Exercise objective.
The response must be made up of the lines in the entries below that contain "localparam".

##########

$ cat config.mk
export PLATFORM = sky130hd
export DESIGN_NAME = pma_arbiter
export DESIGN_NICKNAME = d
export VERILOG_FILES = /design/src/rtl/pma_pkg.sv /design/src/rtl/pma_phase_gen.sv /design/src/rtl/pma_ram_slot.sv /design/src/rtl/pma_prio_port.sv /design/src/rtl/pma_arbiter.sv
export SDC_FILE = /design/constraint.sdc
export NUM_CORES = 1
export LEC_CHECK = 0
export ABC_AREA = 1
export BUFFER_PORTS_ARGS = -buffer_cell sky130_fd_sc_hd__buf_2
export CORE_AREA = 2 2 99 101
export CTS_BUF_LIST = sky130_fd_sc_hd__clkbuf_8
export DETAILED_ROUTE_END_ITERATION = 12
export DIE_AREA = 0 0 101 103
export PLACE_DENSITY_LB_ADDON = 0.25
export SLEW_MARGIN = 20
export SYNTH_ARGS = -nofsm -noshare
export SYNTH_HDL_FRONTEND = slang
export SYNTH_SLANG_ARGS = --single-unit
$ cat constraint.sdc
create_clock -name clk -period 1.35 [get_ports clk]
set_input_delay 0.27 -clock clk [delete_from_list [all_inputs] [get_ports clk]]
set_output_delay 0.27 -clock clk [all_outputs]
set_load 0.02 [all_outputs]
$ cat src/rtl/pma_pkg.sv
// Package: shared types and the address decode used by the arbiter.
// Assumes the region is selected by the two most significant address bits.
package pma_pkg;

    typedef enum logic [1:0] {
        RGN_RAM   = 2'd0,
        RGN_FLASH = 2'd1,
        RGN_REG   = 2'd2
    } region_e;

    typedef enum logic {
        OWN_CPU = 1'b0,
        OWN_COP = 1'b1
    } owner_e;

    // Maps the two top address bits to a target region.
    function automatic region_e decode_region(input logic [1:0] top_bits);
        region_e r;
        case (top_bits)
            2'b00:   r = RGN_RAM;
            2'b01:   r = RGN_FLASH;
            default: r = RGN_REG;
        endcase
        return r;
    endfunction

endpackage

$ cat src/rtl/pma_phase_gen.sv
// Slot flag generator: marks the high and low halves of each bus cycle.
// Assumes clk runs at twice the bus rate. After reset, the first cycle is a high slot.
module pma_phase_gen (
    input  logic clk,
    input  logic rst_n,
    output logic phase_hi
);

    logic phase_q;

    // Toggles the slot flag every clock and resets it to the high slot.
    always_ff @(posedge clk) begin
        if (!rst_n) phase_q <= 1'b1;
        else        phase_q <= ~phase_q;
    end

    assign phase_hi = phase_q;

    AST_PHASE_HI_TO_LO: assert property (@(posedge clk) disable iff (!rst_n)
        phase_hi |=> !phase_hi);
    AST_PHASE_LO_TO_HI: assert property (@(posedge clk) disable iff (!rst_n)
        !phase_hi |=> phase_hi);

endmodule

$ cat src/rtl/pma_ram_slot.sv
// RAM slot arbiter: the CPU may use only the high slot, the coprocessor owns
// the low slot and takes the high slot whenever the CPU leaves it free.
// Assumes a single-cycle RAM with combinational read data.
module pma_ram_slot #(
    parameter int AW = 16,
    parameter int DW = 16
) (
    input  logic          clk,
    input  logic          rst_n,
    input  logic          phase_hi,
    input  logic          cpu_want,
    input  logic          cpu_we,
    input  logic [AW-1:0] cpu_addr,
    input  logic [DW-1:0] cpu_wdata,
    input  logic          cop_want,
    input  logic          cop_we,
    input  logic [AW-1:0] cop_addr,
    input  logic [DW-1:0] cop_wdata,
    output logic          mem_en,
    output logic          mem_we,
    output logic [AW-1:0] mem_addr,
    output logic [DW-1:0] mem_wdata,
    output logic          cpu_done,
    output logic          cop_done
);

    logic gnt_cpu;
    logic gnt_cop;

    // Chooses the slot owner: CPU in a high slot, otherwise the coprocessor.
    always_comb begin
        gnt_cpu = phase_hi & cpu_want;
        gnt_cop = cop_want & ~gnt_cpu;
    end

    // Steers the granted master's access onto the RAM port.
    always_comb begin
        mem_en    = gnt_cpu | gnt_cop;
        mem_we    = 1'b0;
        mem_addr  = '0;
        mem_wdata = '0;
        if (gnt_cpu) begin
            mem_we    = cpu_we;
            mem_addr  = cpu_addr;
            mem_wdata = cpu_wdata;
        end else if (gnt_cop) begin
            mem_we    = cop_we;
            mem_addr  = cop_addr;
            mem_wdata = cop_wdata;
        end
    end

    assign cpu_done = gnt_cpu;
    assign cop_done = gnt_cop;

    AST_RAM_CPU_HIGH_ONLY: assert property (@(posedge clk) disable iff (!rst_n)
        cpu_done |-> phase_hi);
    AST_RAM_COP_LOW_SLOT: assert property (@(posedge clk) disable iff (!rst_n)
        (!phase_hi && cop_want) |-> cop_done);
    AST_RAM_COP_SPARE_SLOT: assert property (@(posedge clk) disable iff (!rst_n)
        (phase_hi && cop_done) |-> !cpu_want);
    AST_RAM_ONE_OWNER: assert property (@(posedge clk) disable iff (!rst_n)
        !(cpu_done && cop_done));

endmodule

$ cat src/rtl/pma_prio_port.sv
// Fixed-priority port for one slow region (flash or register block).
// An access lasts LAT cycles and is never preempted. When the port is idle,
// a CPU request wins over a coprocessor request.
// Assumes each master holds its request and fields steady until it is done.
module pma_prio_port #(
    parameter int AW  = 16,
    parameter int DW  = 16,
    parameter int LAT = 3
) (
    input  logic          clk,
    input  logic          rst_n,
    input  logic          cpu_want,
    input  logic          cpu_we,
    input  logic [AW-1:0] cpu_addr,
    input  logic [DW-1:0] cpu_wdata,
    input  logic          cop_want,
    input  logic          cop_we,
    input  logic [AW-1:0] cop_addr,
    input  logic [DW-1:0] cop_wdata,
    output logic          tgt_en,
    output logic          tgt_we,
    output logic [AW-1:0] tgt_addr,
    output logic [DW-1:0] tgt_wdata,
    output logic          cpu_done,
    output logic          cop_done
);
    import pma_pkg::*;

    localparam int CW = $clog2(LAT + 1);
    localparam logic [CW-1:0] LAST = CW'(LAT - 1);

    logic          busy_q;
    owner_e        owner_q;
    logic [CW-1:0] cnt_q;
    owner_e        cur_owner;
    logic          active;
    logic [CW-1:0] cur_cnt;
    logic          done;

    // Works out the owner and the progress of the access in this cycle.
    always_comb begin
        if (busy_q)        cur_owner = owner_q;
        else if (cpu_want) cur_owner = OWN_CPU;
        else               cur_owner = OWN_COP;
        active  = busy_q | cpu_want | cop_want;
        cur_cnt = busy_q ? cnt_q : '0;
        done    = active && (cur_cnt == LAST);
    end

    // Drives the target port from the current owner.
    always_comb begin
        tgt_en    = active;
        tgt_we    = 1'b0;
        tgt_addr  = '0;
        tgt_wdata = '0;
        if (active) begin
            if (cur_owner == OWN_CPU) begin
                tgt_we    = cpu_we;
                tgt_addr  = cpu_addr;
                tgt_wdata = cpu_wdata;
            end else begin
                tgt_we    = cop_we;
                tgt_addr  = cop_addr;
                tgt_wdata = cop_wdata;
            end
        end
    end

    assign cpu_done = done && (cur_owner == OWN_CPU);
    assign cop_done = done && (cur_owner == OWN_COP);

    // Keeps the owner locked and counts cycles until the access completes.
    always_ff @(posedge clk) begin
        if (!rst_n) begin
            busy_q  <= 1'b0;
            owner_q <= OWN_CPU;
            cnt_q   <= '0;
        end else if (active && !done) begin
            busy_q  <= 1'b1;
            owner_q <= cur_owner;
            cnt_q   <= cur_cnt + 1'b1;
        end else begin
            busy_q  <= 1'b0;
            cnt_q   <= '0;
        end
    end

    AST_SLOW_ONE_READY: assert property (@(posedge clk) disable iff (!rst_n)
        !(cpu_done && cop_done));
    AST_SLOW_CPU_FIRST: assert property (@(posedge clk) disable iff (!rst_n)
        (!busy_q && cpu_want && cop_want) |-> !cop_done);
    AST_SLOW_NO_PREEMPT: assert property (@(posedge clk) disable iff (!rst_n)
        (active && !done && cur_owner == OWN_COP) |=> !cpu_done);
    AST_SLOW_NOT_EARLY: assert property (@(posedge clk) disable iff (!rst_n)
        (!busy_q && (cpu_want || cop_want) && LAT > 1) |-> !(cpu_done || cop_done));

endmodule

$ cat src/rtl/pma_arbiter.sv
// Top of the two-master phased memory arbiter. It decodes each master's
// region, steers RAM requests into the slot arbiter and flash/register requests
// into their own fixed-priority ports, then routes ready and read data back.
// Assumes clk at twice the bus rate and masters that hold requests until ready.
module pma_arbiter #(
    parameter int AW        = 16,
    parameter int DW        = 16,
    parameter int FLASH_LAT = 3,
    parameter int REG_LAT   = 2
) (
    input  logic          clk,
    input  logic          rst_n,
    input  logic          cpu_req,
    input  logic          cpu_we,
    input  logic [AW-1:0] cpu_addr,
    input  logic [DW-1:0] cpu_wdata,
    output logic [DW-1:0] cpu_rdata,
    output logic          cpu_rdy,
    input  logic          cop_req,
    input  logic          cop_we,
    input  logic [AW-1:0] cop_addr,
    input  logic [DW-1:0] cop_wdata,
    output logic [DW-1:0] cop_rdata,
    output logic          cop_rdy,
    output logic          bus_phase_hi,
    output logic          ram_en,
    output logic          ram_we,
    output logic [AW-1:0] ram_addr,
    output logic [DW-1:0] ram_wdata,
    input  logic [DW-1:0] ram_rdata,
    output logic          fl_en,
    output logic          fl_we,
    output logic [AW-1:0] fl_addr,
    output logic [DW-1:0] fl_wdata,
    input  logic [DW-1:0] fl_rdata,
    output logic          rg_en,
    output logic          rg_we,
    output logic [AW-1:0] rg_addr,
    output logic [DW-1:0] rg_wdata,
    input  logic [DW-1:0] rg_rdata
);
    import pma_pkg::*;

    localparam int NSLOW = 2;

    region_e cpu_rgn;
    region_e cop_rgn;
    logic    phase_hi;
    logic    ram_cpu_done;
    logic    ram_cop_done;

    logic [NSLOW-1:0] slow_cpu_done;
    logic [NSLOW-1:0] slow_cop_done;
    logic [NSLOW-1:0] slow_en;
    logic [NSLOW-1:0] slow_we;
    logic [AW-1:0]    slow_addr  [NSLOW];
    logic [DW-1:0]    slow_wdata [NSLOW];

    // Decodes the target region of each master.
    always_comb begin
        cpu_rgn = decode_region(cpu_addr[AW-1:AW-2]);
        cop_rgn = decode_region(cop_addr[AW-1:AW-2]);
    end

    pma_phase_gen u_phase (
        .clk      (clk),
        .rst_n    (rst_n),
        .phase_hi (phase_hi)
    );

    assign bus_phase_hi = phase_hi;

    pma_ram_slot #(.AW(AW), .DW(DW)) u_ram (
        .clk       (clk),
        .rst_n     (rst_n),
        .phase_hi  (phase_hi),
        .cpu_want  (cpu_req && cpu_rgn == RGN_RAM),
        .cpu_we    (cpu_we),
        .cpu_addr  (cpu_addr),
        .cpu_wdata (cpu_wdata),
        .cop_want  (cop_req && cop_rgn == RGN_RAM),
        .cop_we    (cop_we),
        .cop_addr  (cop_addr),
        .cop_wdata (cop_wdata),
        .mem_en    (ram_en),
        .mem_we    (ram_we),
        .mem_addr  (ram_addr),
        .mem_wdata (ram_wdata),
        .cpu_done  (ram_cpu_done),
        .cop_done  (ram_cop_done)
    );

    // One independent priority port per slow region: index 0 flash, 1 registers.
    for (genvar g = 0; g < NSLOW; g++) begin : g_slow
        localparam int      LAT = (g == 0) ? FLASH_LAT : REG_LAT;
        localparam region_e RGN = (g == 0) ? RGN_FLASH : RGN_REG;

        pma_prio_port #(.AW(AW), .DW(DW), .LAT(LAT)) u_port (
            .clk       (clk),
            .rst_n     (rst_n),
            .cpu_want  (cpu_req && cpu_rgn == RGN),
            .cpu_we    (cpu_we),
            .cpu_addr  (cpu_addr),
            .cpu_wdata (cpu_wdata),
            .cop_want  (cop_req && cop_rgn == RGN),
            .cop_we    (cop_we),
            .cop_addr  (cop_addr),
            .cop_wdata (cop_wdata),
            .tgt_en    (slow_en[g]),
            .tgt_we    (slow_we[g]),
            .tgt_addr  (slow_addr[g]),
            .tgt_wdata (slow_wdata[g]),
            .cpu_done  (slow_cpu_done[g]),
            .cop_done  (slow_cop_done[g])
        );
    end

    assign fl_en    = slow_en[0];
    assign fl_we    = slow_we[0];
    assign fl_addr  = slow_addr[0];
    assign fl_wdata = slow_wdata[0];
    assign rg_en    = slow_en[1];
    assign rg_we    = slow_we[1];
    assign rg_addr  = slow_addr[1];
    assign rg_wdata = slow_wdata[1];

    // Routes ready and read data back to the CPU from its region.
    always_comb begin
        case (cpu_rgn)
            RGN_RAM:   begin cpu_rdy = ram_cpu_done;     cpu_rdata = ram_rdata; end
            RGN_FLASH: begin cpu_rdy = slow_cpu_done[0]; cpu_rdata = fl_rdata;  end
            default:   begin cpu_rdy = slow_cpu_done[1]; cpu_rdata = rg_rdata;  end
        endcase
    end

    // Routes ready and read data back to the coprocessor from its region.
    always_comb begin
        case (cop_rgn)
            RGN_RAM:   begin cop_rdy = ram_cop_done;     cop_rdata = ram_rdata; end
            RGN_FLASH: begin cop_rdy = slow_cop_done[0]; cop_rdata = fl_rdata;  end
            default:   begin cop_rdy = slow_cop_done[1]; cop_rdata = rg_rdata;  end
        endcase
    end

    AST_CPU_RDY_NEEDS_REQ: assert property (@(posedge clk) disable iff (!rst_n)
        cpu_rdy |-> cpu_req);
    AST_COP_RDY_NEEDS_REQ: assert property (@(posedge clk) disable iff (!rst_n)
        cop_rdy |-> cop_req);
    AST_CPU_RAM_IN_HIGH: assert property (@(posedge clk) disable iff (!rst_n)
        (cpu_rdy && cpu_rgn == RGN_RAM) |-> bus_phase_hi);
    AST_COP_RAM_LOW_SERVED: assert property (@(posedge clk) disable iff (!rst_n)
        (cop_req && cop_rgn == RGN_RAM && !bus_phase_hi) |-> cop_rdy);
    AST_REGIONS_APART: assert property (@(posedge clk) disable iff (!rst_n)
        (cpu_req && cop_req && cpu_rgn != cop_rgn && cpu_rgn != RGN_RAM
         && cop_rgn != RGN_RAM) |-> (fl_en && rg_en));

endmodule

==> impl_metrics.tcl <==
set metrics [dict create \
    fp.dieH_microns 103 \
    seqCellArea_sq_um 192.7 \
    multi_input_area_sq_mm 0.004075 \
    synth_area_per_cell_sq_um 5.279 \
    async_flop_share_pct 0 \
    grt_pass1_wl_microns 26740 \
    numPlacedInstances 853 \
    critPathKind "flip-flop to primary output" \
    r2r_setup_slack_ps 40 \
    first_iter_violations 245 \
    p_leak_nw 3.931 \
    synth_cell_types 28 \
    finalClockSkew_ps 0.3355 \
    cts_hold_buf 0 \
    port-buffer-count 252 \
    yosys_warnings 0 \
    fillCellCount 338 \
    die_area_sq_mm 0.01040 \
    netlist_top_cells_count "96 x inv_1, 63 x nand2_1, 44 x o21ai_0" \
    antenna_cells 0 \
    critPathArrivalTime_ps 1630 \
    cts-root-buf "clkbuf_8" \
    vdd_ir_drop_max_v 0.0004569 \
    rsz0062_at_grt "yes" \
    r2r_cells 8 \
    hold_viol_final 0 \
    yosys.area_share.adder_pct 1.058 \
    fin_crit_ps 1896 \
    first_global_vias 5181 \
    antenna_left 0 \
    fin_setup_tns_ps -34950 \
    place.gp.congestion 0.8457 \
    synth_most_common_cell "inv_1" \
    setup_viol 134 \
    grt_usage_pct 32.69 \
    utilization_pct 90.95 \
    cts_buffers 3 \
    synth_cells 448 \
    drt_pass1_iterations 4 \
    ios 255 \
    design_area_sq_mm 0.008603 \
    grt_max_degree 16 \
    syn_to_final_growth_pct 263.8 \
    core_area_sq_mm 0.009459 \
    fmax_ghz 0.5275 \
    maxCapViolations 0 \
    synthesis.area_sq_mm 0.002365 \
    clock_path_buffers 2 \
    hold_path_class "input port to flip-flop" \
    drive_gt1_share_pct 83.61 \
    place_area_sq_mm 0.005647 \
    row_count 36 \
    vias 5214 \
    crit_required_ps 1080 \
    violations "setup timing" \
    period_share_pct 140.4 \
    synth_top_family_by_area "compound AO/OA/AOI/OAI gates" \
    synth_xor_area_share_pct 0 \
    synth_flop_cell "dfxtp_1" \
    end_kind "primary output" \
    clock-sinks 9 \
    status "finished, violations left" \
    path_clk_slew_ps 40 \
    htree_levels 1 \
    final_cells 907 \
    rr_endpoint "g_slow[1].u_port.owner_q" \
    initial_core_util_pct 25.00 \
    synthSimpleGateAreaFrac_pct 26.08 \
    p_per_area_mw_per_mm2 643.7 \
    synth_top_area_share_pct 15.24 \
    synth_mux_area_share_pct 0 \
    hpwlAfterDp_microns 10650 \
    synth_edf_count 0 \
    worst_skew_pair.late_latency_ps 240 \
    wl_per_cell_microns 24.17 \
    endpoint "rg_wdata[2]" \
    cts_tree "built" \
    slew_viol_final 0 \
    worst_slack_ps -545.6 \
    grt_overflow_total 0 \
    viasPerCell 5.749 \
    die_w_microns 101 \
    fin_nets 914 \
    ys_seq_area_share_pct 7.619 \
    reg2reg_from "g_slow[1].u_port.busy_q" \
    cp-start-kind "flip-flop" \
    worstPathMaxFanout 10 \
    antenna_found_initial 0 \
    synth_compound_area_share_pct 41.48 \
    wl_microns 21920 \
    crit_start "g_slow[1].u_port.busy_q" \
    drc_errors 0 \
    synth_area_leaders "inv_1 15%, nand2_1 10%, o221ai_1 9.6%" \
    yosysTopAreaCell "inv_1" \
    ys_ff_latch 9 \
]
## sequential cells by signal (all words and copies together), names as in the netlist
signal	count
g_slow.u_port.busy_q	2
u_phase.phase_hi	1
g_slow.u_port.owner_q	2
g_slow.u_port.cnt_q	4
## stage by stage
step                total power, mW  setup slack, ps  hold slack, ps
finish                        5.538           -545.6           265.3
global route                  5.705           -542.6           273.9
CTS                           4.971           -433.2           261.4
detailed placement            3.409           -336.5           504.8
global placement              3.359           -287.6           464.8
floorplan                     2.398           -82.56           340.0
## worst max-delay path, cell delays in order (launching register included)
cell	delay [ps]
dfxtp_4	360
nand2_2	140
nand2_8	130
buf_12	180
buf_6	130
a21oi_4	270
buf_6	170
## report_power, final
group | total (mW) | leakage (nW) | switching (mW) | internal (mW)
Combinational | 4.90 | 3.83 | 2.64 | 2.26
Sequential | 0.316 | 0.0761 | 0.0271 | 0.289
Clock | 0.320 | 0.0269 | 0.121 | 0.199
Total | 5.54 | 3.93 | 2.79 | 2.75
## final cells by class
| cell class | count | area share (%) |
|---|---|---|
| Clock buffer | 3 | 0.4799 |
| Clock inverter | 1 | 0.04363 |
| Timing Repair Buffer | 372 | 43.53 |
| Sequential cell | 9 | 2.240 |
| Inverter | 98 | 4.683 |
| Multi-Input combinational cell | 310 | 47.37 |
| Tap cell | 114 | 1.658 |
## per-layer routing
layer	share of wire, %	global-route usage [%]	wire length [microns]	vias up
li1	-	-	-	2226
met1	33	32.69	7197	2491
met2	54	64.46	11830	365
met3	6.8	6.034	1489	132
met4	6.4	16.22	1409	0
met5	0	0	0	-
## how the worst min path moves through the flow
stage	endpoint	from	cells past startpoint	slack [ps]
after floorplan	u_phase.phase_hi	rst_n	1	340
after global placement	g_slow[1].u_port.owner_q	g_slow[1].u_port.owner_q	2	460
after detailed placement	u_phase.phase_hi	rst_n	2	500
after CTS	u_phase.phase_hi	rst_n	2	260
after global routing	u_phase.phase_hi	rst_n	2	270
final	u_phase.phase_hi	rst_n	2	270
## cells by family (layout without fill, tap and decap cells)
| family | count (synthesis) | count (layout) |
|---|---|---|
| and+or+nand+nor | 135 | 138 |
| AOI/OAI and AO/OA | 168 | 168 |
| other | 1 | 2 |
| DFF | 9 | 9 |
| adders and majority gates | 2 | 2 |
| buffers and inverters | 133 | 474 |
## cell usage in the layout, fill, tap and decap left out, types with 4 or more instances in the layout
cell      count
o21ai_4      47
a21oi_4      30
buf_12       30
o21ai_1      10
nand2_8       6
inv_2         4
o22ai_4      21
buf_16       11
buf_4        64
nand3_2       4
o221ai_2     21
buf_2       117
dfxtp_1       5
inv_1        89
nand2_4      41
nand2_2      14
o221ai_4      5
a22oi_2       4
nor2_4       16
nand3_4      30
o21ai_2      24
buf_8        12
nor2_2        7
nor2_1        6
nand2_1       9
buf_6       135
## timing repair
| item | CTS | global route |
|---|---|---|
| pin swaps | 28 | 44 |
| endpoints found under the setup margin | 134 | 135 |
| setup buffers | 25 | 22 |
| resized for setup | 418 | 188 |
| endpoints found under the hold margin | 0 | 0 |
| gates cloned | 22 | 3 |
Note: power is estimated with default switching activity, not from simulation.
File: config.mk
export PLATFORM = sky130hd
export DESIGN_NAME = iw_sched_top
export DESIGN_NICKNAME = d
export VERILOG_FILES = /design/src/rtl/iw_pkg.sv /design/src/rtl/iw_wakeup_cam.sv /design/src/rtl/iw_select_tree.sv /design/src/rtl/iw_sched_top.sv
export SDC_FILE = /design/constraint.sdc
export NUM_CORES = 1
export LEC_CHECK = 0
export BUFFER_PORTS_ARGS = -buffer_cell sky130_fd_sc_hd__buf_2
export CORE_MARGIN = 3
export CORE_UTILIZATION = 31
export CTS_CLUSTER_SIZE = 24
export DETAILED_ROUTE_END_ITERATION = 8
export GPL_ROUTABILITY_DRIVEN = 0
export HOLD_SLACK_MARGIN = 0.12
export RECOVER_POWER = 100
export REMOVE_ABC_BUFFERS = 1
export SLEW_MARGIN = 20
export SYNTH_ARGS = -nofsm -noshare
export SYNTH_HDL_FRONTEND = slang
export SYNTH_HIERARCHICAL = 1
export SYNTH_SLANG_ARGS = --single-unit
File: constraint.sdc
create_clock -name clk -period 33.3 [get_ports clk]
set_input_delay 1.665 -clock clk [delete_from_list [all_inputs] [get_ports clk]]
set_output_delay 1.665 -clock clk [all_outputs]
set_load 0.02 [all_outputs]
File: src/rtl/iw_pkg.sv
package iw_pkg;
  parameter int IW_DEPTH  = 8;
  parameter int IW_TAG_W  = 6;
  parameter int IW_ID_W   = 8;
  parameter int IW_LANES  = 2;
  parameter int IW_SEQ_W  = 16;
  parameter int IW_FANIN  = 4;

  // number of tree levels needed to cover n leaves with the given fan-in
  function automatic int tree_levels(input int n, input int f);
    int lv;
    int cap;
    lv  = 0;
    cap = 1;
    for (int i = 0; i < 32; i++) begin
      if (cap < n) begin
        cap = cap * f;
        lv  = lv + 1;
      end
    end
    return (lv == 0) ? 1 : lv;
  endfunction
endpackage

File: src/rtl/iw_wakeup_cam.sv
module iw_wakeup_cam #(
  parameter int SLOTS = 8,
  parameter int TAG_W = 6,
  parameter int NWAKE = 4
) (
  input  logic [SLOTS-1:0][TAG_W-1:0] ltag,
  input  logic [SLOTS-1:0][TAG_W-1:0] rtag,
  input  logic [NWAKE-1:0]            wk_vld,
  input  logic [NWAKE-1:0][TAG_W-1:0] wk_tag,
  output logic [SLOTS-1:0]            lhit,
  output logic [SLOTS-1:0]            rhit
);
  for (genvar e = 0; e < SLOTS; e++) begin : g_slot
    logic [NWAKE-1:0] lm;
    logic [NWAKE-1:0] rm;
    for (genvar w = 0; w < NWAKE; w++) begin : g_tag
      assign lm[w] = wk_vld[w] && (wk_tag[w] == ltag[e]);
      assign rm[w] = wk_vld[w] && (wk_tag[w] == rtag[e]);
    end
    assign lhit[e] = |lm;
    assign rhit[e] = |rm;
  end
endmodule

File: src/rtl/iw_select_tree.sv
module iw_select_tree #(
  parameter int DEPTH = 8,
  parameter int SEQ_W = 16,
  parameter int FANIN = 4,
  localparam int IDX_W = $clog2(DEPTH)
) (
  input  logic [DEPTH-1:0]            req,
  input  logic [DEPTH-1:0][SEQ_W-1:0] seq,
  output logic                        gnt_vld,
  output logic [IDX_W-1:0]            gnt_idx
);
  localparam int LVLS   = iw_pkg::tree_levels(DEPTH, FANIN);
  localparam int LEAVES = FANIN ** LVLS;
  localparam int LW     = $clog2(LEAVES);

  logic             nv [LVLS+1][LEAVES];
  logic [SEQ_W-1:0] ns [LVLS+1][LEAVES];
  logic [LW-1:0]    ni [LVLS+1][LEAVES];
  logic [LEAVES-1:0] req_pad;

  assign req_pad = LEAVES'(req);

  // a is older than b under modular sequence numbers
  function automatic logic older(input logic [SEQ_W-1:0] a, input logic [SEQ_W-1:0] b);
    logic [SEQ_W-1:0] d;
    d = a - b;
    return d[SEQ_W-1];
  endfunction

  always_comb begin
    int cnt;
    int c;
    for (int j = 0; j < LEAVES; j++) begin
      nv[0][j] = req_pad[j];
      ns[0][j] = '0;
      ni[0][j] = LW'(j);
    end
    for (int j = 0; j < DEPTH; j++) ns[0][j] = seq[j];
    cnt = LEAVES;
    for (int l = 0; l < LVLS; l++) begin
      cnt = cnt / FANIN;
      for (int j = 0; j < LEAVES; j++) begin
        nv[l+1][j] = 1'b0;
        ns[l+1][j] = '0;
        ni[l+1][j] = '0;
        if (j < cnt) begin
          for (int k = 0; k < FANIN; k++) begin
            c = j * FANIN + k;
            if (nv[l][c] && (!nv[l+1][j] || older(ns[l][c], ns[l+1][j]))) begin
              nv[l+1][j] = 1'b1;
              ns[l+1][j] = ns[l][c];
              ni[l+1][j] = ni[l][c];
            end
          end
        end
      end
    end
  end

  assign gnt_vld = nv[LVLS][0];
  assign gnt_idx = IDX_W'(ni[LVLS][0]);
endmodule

##########

Response box.
    localparam int CW = $clog2(LAT + 1);
    localparam logic [CW-1:0] LAST = CW'(LAT - 1);
    localparam int NSLOW = 2;
        localparam int      LAT = (g == 0) ? FLASH_LAT : REG_LAT;
        localparam region_e RGN = (g == 0) ? RGN_FLASH : RGN_REG;
  localparam int IDX_W = $clog2(DEPTH)
  localparam int LVLS   = iw_pkg::tree_levels(DEPTH, FANIN);
  localparam int LEAVES = FANIN ** LVLS;
  localparam int LW     = $clog2(LEAVES);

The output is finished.